Later in the inning, the visiting head coach thinks that there are 3 outs after a groundout play, but both me and the home scorekeeper who happens to be the home head coach have 2 outs. We continue play with 2 outs, and a few pitches after some hits by the home team later the visiting coach proclaims to me "Hey blue, What are we gonna do? Keep playing until there are 7 outs?". The home assistant coach who is feeding the coach immediately retaliates with a comment about sportsmanship to him, and it keeps going for a bit, when the visiting coach calls me over. He tells me that if the coach keeps being an asshole(sorry for the language but I thought it was important because under league rules, "Swearing and profanity are prohibited. Umpires are authorized to give up to one warning to the individual violator before removal") that his team would walk off the field. He also made me give a warning to the home assistant coach or they would walk off. (What a great lesson to teach first grade boys right??) After that he told me he wanted the game to be over as quick as possible, but I really do not have any power in how quickly the game goes.  I ended up not warning the visiting coach(I realize now I should have), and I gave a warning to the  home assistant coach, even though I really did not feel it necessary, because he had done nothing wrong. My speech to the home coach went something like "Coach I  am sorry that I have to do this, but this is  your official warning. I do not agree with this, but I want to keep these kids on the field, so let's quiet down and just play baseball".

Anway, in our Pre-K through 3rd grade leagues, we have something called the infield possession rule. It is as follows: "When the ball is in the possession of an infielder in the infield area, and he makes no attempt to make a further play, a base runner between bases may advance at his own risk no further than the base he is attempting to reach". This came up later in the game when the home team was at bat. One of the infielders for the visiting team clearly had possession of the ball in the infield, but a kid had started running home while the ball was  in the glove of the infielder in the infield area, therefore breaking the infield possession rule. I start to call him back, but  the other coach insists that he score for some reason, so I sent him home.(Another great lesson to teach these kids) This later happened on a dead ball with runners on 2nd and 3rd(in the same inning with the home team at bat). The ball had barely rolled into the visiting dugout, so the home coach and I had agreed that the runners could stay, but the visiting coach insisted that they advance or they were done, even though it increased their losing deficit. In the next half inning with the visiting team at bat, there was a tag play between 2nd and 3rd that made the third out. After this tag play as both teams were exiting the field, I heard the visiting coach tell his kid who just got  tagged out, "Run way out of the baseline next time and you will be safe"(referring to the other tag play where he thought the runner was out of the baseline). I tried to give the coach a stare, but he didn't look at me.

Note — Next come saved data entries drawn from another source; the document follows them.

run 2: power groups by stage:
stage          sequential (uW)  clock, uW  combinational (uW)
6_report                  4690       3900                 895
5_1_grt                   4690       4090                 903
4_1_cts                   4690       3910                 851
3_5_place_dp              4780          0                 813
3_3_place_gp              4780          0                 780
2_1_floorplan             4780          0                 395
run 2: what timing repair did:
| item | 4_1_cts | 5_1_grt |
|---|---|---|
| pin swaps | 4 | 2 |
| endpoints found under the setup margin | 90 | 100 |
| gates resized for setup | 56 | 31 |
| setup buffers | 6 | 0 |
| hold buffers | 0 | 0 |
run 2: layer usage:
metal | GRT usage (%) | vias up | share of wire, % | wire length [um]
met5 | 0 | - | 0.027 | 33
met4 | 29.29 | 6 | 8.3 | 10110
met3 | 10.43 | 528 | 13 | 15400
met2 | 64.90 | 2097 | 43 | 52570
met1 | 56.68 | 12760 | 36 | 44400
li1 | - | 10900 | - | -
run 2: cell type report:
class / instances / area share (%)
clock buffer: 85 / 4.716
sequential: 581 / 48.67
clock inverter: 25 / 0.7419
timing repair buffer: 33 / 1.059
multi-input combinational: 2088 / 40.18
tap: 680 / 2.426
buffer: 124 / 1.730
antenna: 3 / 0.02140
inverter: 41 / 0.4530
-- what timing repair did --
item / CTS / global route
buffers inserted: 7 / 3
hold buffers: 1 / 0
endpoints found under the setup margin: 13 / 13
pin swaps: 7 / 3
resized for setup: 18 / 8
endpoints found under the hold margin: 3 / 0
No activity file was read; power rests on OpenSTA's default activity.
==> src/rtl/core/fbdr_pkg.sv <==
// Shared types and constants for the frame buffer dirty-rectangle flush unit.
// Command codes, register indexes, controller states and ctrl/datapath structs.
// No dependencies.
`timescale 1ns / 1ps
`default_nettype none

package fbdr_pkg;

    // Default panel geometry
    localparam int DEF_DISPLAY_WIDTH  = 96;
    localparam int DEF_DISPLAY_HEIGHT = 65;
    localparam int DEF_PAGE_COUNT     = 9;

    // Reset values of the opcode registers
    localparam logic [7:0] RST_PAGE_OPCODE     = 8'hB0;
    localparam logic [7:0] RST_COL_LOW_OPCODE  = 8'h00;
    localparam logic [7:0] RST_COL_HIGH_OPCODE = 8'h10;

    // Input command codes
    typedef enum logic [1:0] {
        CMD_DRAW  = 2'd0,
        CMD_CLEAR = 2'd1,
        CMD_FLUSH = 2'd2,
        CMD_TICK  = 2'd3
    } cmd_code_t;

    // Configuration register indexes
    typedef enum logic [1:0] {
        REG_ROTATION        = 2'd0,
        REG_PAGE_OPCODE     = 2'd1,
        REG_COL_LOW_OPCODE  = 2'd2,
        REG_COL_HIGH_OPCODE = 2'd3
    } reg_index_t;

    // Logical rotation
    typedef enum logic [1:0] {
        ROT_0   = 2'd0,
        ROT_90  = 2'd1,
        ROT_180 = 2'd2,
        ROT_270 = 2'd3
    } rot_t;

    // Flush sequencer phase within one page
    typedef enum logic [1:0] {
        PH_PAGE     = 2'd0,
        PH_COL_LOW  = 2'd1,
        PH_COL_HIGH = 2'd2,
        PH_DATA     = 2'd3
    } phase_t;

    // Controller states
    typedef enum logic [2:0] {
        ST_SWEEP   = 3'd0,
        ST_IDLE    = 3'd1,
        ST_DRAW_RD = 3'd2,
        ST_DRAW_WR = 3'd3,
        ST_DATA    = 3'd4
    } ctrl_state_t;

    // Controller to datapath commands
    typedef struct packed {
        logic draw_load;   // register mapped point of an accepted draw beat
        logic draw_rd;     // read the frame byte under the point
        logic draw_wr;     // write back modified byte, widen dirty box
        logic clear_box;   // dirty box covers whole panel
        logic sweep_step;  // write zero at sweep address, advance
        logic flush_arm;   // latch box, reset box, select first page
        logic tick_cmd;    // emit a command word
        logic data_rd;     // read the next data byte
        logic data_emit;   // emit the data byte read last cycle
    } fbdr_cmd_t;

    // Datapath to controller status
    typedef struct packed {
        logic point_ok;      // registered point lies on the panel
        logic sweep_last;    // sweep address is the last store entry
        logic flush_active;  // sequencer armed
        logic data_phase;    // next tick sends a data byte
        logic out_free;      // output register empty or draining this cycle
    } fbdr_stat_t;

endpackage

`default_nettype wire

==> src/rtl/core/fbdr_datapath.sv <==
// Datapath: configuration registers, rotation map, dirty box, flush sequencer
// counters, frame store addressing and output register. Depends on fbdr_pkg.
`timescale 1ns / 1ps
`default_nettype none

module fbdr_datapath
    import fbdr_pkg::*;
#(
    parameter int DISPLAY_WIDTH  = DEF_DISPLAY_WIDTH,
    parameter int DISPLAY_HEIGHT = DEF_DISPLAY_HEIGHT,
    parameter int PAGE_COUNT     = DEF_PAGE_COUNT,
    localparam int MEM_SIZE      = DISPLAY_WIDTH * PAGE_COUNT,
    localparam int ADDR_W        = $clog2(MEM_SIZE)
) (
    input  wire logic              clk,
    input  wire logic              rst_n,
    // configuration writes
    input  wire logic              cfg_valid,
    input  wire logic [1:0]        cfg_index,
    input  wire logic [7:0]        cfg_data,
    // draw payload
    input  wire logic signed [7:0] in_x,
    input  wire logic signed [7:0] in_y,
    input  wire logic              in_color,
    // controller link
    input  wire fbdr_cmd_t         cmd,
    output fbdr_stat_t             stat,
    // frame store
    output logic                   ram_we,
    output logic [ADDR_W-1:0]      ram_waddr,
    output logic [7:0]             ram_wdata,
    output logic                   ram_re,
    output logic [ADDR_W-1:0]      ram_raddr,
    input  wire logic [7:0]        ram_rdata,
    // result beat
    output logic                   out_valid,
    input  wire logic              out_ready,
    output logic                   out_is_data,
    output logic [7:0]             out_byte,
    output logic                   out_end
);

    localparam logic [7:0] W8       = 8'(DISPLAY_WIDTH);
    localparam logic [7:0] H8       = 8'(DISPLAY_HEIGHT);
    localparam logic [6:0] W1       = 7'(DISPLAY_WIDTH - 1);
    localparam logic [6:0] H1       = 7'(DISPLAY_HEIGHT - 1);
    localparam logic [4:0] PAGES5   = 5'(PAGE_COUNT);
    localparam logic [ADDR_W-1:0] LAST_ADDR = ADDR_W'(MEM_SIZE - 1);

    // First page at or above start that the box touches: {found, page}
    function automatic logic [4:0] page_from(input logic [4:0] start,
                                             input logic [6:0] ymin,
                                             input logic [6:0] ymax);
        logic [4:0] cand;
        logic       found;
        cand  = (start > {1'b0, ymin[6:3]}) ? start : {1'b0, ymin[6:3]};
        found = (cand < PAGES5) && ({1'b0, ymax[6:3]} >= cand);
        return {found, cand[3:0]};
    endfunction

    // Configuration
    rot_t       rotation_reg,    rotation_next;
    logic [7:0] page_op_reg,     page_op_next;
    logic [7:0] col_low_op_reg,  col_low_op_next;
    logic [7:0] col_high_op_reg, col_high_op_next;

    // Registered draw point
    logic [6:0] pt_px_reg, pt_py_reg;
    logic       pt_color_reg, pt_ok_reg;

    // Dirty box and latched box
    logic [6:0] dx_min_reg, dx_min_next, dx_max_reg, dx_max_next;
    logic [6:0] dy_min_reg, dy_min_next, dy_max_reg, dy_max_next;
    logic [6:0] lb_xmin_reg, lb_xmin_next, lb_xmax_reg, lb_xmax_next;
    logic [6:0] lb_ymin_reg, lb_ymin_next, lb_ymax_reg, lb_ymax_next;

    // Flush sequencer
    logic       flush_active_reg, flush_active_next;
    logic [3:0] flush_page_reg,   flush_page_next;
    logic [6:0] flush_col_reg,    flush_col_next;
    phase_t     flush_phase_reg,  flush_phase_next;

    // Zeroing sweep
    logic [ADDR_W-1:0] sweep_addr_reg, sweep_addr_next;

    // Output register
    logic       out_valid_reg, out_valid_next;
    logic       out_is_data_reg, out_end_reg;
    logic [7:0] out_byte_reg;
    logic       ld_out, word_is_data, word_end;
    logic [7:0] word_byte;

    // Mapping and addressing
    logic [6:0]        ix, iy, mpx, mpy;
    logic [7:0]        lw, lh;
    logic              in_ok, map_ok;
    logic [7:0]        bit_mask, rmw_byte;
    logic [ADDR_W-1:0] pt_addr, fl_addr;
    logic [4:0]        next_pg, arm_pg;
    logic              do_next;

    // Rotation map of the incoming point
    always_comb
    begin
        ix = in_x[6:0];
        iy = in_y[6:0];
        if (rotation_reg == ROT_90 || rotation_reg == ROT_270)
        begin
            lw = H8;
            lh = W8;
        end
        else
        begin
            lw = W8;
            lh = H8;
        end
        in_ok = !in_x[7] && !in_y[7] && ({1'b0, ix} < lw) && ({1'b0, iy} < lh);
        case (rotation_reg)
            ROT_90:
            begin
                mpx = iy;
                mpy = H1 - ix;
            end
            ROT_180:
            begin
                mpx = W1 - ix;
                mpy = H1 - iy;
            end
            ROT_270:
            begin
                mpx = W1 - iy;
                mpy = ix;
            end
            default:
            begin
                mpx = ix;
                mpy = iy;
            end
        endcase
        map_ok = in_ok && ({1'b0, mpy[6:3]} < PAGES5);
    end

    // Store addresses and modified byte
    assign pt_addr  = ADDR_W'(pt_py_reg[6:3] * DISPLAY_WIDTH) + ADDR_W'(pt_px_reg);
    assign fl_addr  = ADDR_W'(flush_page_reg * DISPLAY_WIDTH) + ADDR_W'(flush_col_reg);
    assign bit_mask = 8'b1 << pt_py_reg[2:0];
    assign rmw_byte = pt_color_reg ? (ram_rdata | bit_mask) : (ram_rdata & ~bit_mask);

    assign ram_we    = cmd.sweep_step | cmd.draw_wr;
    assign ram_waddr = cmd.sweep_step ? sweep_addr_reg : pt_addr;
    assign ram_wdata = cmd.sweep_step ? 8'h00 : rmw_byte;
    assign ram_re    = cmd.draw_rd | cmd.data_rd;
    assign ram_raddr = cmd.draw_rd ? pt_addr : fl_addr;

    // Page lookups for the next page and for arming
    assign next_pg = page_from({1'b0, flush_page_reg} + 5'd1, lb_ymin_reg, lb_ymax_reg);
    assign arm_pg  = page_from(5'd0, dy_min_reg, dy_max_reg);

    // Configuration writes
    always_comb
    begin
        rotation_next    = rotation_reg;
        page_op_next     = page_op_reg;
        col_low_op_next  = col_low_op_reg;
        col_high_op_next = col_high_op_reg;
        if (cfg_valid)
        begin
            case (reg_index_t'(cfg_index))
                REG_ROTATION:        rotation_next    = rot_t'(cfg_data[1:0]);
                REG_PAGE_OPCODE:     page_op_next     = cfg_data;
                REG_COL_LOW_OPCODE:  col_low_op_next  = cfg_data;
                REG_COL_HIGH_OPCODE: col_high_op_next = cfg_data;
                default:
                begin
                end
            endcase
        end
    end

    // Dirty box, flush sequencer, sweep and output word
    always_comb
    begin
        dx_min_next       = dx_min_reg;
        dx_max_next       = dx_max_reg;
        dy_min_next       = dy_min_reg;
        dy_max_next       = dy_max_reg;
        lb_xmin_next      = lb_xmin_reg;
        lb_xmax_next      = lb_xmax_reg;
        lb_ymin_next      = lb_ymin_reg;
        lb_ymax_next      = lb_ymax_reg;
        flush_active_next = flush_active_reg;
        flush_page_next   = flush_page_reg;
        flush_col_next    = flush_col_reg;
        flush_phase_next  = flush_phase_reg;
        sweep_addr_next   = sweep_addr_reg;
        word_is_data      = 1'b0;
        word_byte         = 8'h00;
        word_end          = 1'b0;
        do_next           = 1'b0;

        // widen box after a draw write
        if (cmd.draw_wr)
        begin
            if (pt_px_reg < dx_min_reg) dx_min_next = pt_px_reg;
            if (pt_px_reg > dx_max_reg) dx_max_next = pt_px_reg;
            if (pt_py_reg < dy_min_reg) dy_min_next = pt_py_reg;
            if (pt_py_reg > dy_max_reg) dy_max_next = pt_py_reg;
        end

        // clear makes the whole panel dirty
        if (cmd.clear_box)
        begin
            dx_min_next = 7'd0;
            dy_min_next = 7'd0;
            if (dx_max_reg < W1) dx_max_next = W1;
            if (dy_max_reg < H1) dy_max_next = H1;
        end

        // sweep wraps back to zero after the last entry
        if (cmd.sweep_step)
        begin
            sweep_addr_next = (sweep_addr_reg == LAST_ADDR) ? '0 : sweep_addr_reg + 1'b1;
        end

        // arm: latch and reset box, pick first page
        if (cmd.flush_arm)
        begin
            lb_xmin_next      = dx_min_reg;
            lb_xmax_next      = dx_max_reg;
            lb_ymin_next      = dy_min_reg;
            lb_ymax_next      = dy_max_reg;
            dx_min_next       = W1;
            dx_max_next       = 7'd0;
            dy_min_next       = H1;
            dy_max_next       = 7'd0;
            flush_phase_next  = PH_PAGE;
            flush_col_next    = 7'd0;
            flush_active_next = arm_pg[4];
            flush_page_next   = arm_pg[4] ? arm_pg[3:0] : 4'd0;
        end

        // command words
        if (cmd.tick_cmd)
        begin
            case (flush_phase_reg)
                PH_PAGE:
                begin
                    word_byte        = page_op_reg | {4'd0, flush_page_reg};
                    flush_phase_next = PH_COL_LOW;
                end
                PH_COL_LOW:
                begin
                    word_byte        = col_low_op_reg | {4'd0, lb_xmin_reg[3:0]};
                    flush_phase_next = PH_COL_HIGH;
                end
                PH_COL_HIGH:
                begin
                    word_byte = col_high_op_reg | {5'd0, lb_xmin_reg[6:4]};
                    if (lb_xmin_reg <= lb_xmax_reg)
                    begin
                        flush_phase_next = PH_DATA;
                        flush_col_next   = lb_xmin_reg;
                    end
                    else
                    begin
                        do_next = 1'b1;
                    end
                end
                default:
                begin
                end
            endcase
        end

        // data byte from the store
        if (cmd.data_emit)
        begin
            word_is_data = 1'b1;
            word_byte    = ({1'b0, flush_col_reg} < W8) ? ram_rdata : 8'h00;
            if (flush_col_reg >= lb_xmax_reg)
            begin
                do_next = 1'b1;
            end
            else
            begin
                flush_col_next = flush_col_reg + 7'd1;
            end
        end

        // advance to next touched page or finish
        if (do_next)
        begin
            flush_phase_next = PH_PAGE;
            flush_col_next   = 7'd0;
            if (!next_pg[4])
            begin
                flush_active_next = 1'b0;
                flush_page_next   = 4'd0;
                word_end          = 1'b1;
            end
            else
            begin
                flush_page_next = next_pg[3:0];
            end
        end
    end

    // Output register handshake
    assign ld_out         = cmd.tick_cmd | cmd.data_emit;
    assign out_valid_next = ld_out ? 1'b1 : (out_ready ? 1'b0 : out_valid_reg);

    // Control state registers
    always_ff @(posedge clk or negedge rst_n)
    begin
        if (!rst_n)
        begin
            rotation_reg     <= ROT_0;
            page_op_reg      <= RST_PAGE_OPCODE;
            col_low_op_reg   <= RST_COL_LOW_OPCODE;
            col_high_op_reg  <= RST_COL_HIGH_OPCODE;
            dx_min_reg       <= 7'd0;
            dx_max_reg       <= 7'd0;
            dy_min_reg       <= 7'd0;
            dy_max_reg       <= 7'd0;
            lb_xmin_reg      <= 7'd0;
            lb_xmax_reg      <= 7'd0;
            lb_ymin_reg      <= 7'd0;
            lb_ymax_reg      <= 7'd0;
            flush_active_reg <= 1'b0;
            flush_page_reg   <= 4'd0;
            flush_col_reg    <= 7'd0;
            flush_phase_reg  <= PH_PAGE;
            sweep_addr_reg   <= '0;
            out_valid_reg    <= 1'b0;
        end
        else
        begin
            rotation_reg     <= rotation_next;
            page_op_reg      <= page_op_next;
            col_low_op_reg   <= col_low_op_next;
            col_high_op_reg  <= col_high_op_next;
            dx_min_reg       <= dx_min_next;
            dx_max_reg       <= dx_max_next;
            dy_min_reg       <= dy_min_next;
            dy_max_reg       <= dy_max_next;
            lb_xmin_reg      <= lb_xmin_next;
            lb_xmax_reg      <= lb_xmax_next;
            lb_ymin_reg      <= lb_ymin_next;
            lb_ymax_reg      <= lb_ymax_next;
            flush_active_reg <= flush_active_next;
            flush_page_reg   <= flush_page_next;
            flush_col_reg    <= flush_col_next;
            flush_phase_reg  <= flush_phase_next;
            sweep_addr_reg   <= sweep_addr_next;
            out_valid_reg    <= out_valid_next;
        end
    end

    // Payload registers
    always_ff @(posedge clk)
    begin
        if (cmd.draw_load)
        begin
            pt_px_reg    <= mpx;
            pt_py_reg    <= mpy;
            pt_color_reg <= in_color;
            pt_ok_reg    <= map_ok;
        end
        if (ld_out)
        begin
            out_is_data_reg <= word_is_data;
            out_byte_reg    <= word_byte;
            out_end_reg     <= word_end;
        end
    end

    // Status to controller and result beat
    assign stat.point_ok     = pt_ok_reg;
    assign stat.sweep_last   = (sweep_addr_reg == LAST_ADDR);
    assign stat.flush_active = flush_active_reg;
    assign stat.data_phase   = (flush_phase_reg == PH_DATA);
    assign stat.out_free     = !out_valid_reg || out_ready;

    assign out_valid   = out_valid_reg;
    assign out_is_data = out_is_data_reg;
    assign out_byte    = out_byte_reg;
    assign out_end     = out_end_reg;

`ifndef NO_ASSERTIONS
    // idle sequencer always sits at the start of a page
    a_idle_seq: assert property (@(posedge clk) disable iff (!rst_n)
        !flush_active_reg |-> (flush_phase_reg == PH_PAGE && flush_col_reg == 7'd0))
        else $error("sequencer not parked while idle");

    // armed sequencer points at a real page
    a_page_range: assert property (@(posedge clk) disable iff (!rst_n)
        flush_active_reg |-> ({1'b0, flush_page_reg} < PAGES5))
        else $error("flush page beyond store");

    // a word is never loaded over one that is not being taken
    a_out_slot: assert property (@(posedge clk) disable iff (!rst_n)
        ld_out |-> (!out_valid_reg || out_ready))
        else $error("result overwritten");

    // data byte is emitted in the cycle after its store read
    a_data_lat: assert property (@(posedge clk) disable iff (!rst_n)
        cmd.data_emit |-> $past(cmd.data_rd))
        else $error("data emitted without read");

    // write-back only for points on the panel
    a_draw_ok: assert property (@(posedge clk) disable iff (!rst_n)
        cmd.draw_wr |-> pt_ok_reg)
        else $error("draw write of dropped point");
`endif

endmodule

`default_nettype wire

==> config.mk <==
export PLATFORM = sky130hd
export DESIGN_NAME = fbdr_datapath
export DESIGN_NICKNAME = d
export VERILOG_FILES = /design/src/rtl/core/fbdr_pkg.sv /design/src/rtl/core/fbdr_datapath.sv
export SDC_FILE = /design/constraint.sdc
export NUM_CORES = 1
export LEC_CHECK = 0
export BUFFER_PORTS_ARGS = -buffer_cell sky130_fd_sc_hd__buf_2
export CAP_MARGIN = 20
export CORE_MARGIN = 4
export CORE_UTILIZATION = 45
export DETAILED_ROUTE_END_ITERATION = 8
export GPL_ROUTABILITY_DRIVEN = 0
export GPL_TIMING_DRIVEN = 0
export PLACE_DENSITY_LB_ADDON = 0.15
export SLEW_MARGIN = 40
export SYNTH_ARGS = -nofsm -noshare
export SYNTH_HDL_FRONTEND = slang
export SYNTH_SLANG_ARGS = --single-unit
==> constraint.sdc <==
create_clock -name clk -period 5.6 [get_ports clk]
set_input_delay 1.4 -clock clk [delete_from_list [all_inputs] [get_ports clk]]
set_output_delay 1.4 -clock clk [all_outputs]
set_load 0.02 [all_outputs]
# Word level (Yosys, flattened, before mapping)

Index checks and enable logic that the tools add are counted.

Add/sub/neg operators: 9
Multipliers: 2
Divide/modulo/power cells: 0
Order comparisons: 17
Equality and inequality tests: 10
Shift operators: 1
Multiplexer cells: 60
Bitwise logic cells: 9
Reduce and logical (&&, ||, !) cells: 24

Operator list:

| kind                                                               | count |
|---|---|
| 7-bit two-way mux                                                  | 25 |
| 7-bit one-hot mux with 3 select lines                              | 2 |
| 8-bit two-way mux                                                  | 5 |
| 10-bit two-way mux                                                 | 3 |
| 7-bit subtractor, first input constant                             | 4 |
| 8-bit one-hot mux with 3 select lines                              | 1 |
| 7-bit less-than comparator, second input constant                  | 3 |
| 10-bit by 7-bit adder with 10-bit output                           | 2 |
| 7-bit by 8-bit less-than comparator with 1-bit output              | 2 |
| 4-bit two-way mux                                                  | 4 |
| 8-bit by 4-bit OR with 8-bit output                                | 2 |
| 7-bit > comparator                                                 | 2 |
| 7-bit less-than comparator                                         | 2 |
| 2-bit equality test, second input constant                         | 6 |
| 1-bit two-way mux                                                  | 12 |
| 6-bit two-way mux                                                  | 2 |
| 2-bit AND reduction                                                | 6 |
| 10-bit by 1-bit adder with 10-bit output, second input constant    | 1 |
| 10-bit equality test, second input constant                        | 1 |
| 4-bit by 2-bit multiplier with 5-bit output, second input constant | 2 |
| 3-bit nonzero test                                                 | 3 |
| 8-bit AND                                                          | 1 |
| 4-bit less-than comparator, second input constant                  | 2 |
| 2-bit two-way mux                                                  | 4 |
| other kinds (21)                                                   | 35 |

Flip-flop bits (word level): 133
Latch bits: 0
Memory bits (writable): 0
ROM bits: 0
Input port bits: 48
Output and inout port bits: 46
Memories kept: 0

# Longest topological paths before layout

Depth after elaboration: 7
Depth in mapped cells: 15
Depth with buffers taken out: 15

# Worst setup path after synthesis

Ideal clock, no wire load.

Path kind: input -> output
From: input port cmd[4] (netlist name)
To: output port ram_wdata[0]
Arrival: 2.465 ns
Data required time: 4.200 ns
Setup slack: 1.735 ns
Stages on the path: 4
Path through: clkbuf_1 buf_1 clkbuf_1 nor2_1

Longest elaborated chain between the ends: 1

Ends and longest elaborated chain:

| element            | line                 | source |
|---|---|---|
| start: declaration | fbdr_datapath.sv:26  | `input wire fbdr_cmd_t cmd,` |
| 8-bit two-way mux  | fbdr_datapath.sv:151 | `assign ram_wdata = cmd.sweep_step ? 8'h00 : rmw_byte;` |
| end: declaration   | fbdr_datapath.sv:31  | `output logic [7:0] ram_wdata,` |

No other way between the ends.

# Final worst setup path

From: input port cmd[4] (netlist name)
To: output port ram_wdata[3]

The elaborated chain is that of the path after synthesis.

As the teams were transitioning to the next inning, from across the field, I heard the coach saying something about the game, and then I heard the word SH*#. I was going to give him a warning, when I saw that there were only 2 minutes left in the game, so I figured I would just catch him after the game. So after 2 minutes of play,  I called ballgame, and honestly, I'm surprised that nothing broke out between the visiting coach and the home assistant during the postgame "Good Games". This is kind of a side note, but there was this one parent for the visiting team, who said that the home team cheated, by having a defensive coach in the outfield.  This is perfectly legal in our league, so I just ignored her.  I ended up not finding the visiting head coach after the game so I just let it go. Anyway, was there anything that I should or should not have done during that game? I feel like I didn't take enough disciplinary action against the visiting team. 

Thanks for your help and long reading!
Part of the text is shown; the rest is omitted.